Saved entries:
········
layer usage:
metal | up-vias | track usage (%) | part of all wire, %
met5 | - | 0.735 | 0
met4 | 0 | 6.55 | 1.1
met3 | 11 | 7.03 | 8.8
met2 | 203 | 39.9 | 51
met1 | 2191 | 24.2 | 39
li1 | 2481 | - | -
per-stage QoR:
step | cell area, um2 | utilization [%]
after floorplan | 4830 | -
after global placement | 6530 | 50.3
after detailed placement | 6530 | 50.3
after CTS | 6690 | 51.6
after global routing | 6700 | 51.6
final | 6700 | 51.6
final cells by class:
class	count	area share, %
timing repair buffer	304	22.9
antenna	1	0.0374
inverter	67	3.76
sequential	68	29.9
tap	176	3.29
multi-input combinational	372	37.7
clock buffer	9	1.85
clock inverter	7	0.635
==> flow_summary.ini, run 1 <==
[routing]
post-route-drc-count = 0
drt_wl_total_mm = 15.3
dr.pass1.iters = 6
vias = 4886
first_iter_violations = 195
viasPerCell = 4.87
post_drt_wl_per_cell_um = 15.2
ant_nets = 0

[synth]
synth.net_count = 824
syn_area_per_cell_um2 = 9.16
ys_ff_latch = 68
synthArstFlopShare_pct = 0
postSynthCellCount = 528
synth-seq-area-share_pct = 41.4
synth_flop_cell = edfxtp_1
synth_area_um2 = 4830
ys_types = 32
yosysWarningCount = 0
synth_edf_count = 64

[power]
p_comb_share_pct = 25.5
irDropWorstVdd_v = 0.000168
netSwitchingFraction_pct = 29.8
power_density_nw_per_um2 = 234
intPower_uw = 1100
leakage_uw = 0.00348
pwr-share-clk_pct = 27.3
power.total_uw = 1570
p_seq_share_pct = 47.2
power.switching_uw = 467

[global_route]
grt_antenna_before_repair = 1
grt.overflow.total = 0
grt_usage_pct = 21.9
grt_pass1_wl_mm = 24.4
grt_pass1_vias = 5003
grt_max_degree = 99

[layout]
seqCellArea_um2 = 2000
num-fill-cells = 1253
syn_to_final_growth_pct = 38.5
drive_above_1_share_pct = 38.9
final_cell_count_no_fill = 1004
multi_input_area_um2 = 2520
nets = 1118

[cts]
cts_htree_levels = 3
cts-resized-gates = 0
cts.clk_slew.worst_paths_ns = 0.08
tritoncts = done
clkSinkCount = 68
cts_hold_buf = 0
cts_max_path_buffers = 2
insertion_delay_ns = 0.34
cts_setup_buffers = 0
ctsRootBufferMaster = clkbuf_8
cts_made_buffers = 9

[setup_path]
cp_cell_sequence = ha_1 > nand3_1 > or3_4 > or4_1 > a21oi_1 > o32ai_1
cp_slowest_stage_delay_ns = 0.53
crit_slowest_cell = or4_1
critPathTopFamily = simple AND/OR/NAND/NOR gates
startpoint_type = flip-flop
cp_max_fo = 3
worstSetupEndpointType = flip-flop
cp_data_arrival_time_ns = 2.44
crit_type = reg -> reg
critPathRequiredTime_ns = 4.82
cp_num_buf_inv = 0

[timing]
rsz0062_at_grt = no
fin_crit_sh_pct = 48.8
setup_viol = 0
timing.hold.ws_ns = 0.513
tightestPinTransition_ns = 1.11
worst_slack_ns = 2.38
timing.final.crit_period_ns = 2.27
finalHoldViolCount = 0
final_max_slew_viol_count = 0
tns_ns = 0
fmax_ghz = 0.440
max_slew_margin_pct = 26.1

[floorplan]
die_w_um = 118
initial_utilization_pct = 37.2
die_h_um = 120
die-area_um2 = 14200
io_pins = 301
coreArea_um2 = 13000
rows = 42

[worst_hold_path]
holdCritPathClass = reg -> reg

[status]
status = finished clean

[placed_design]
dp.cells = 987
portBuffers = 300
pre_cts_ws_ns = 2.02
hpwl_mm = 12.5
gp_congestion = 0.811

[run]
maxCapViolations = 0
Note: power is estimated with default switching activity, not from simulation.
········
TASK ITEM ▸ If a line in the records contains "routing", report it.

SOLUTION BELOW ▸
after global routing | 6700 | 51.6
[routing]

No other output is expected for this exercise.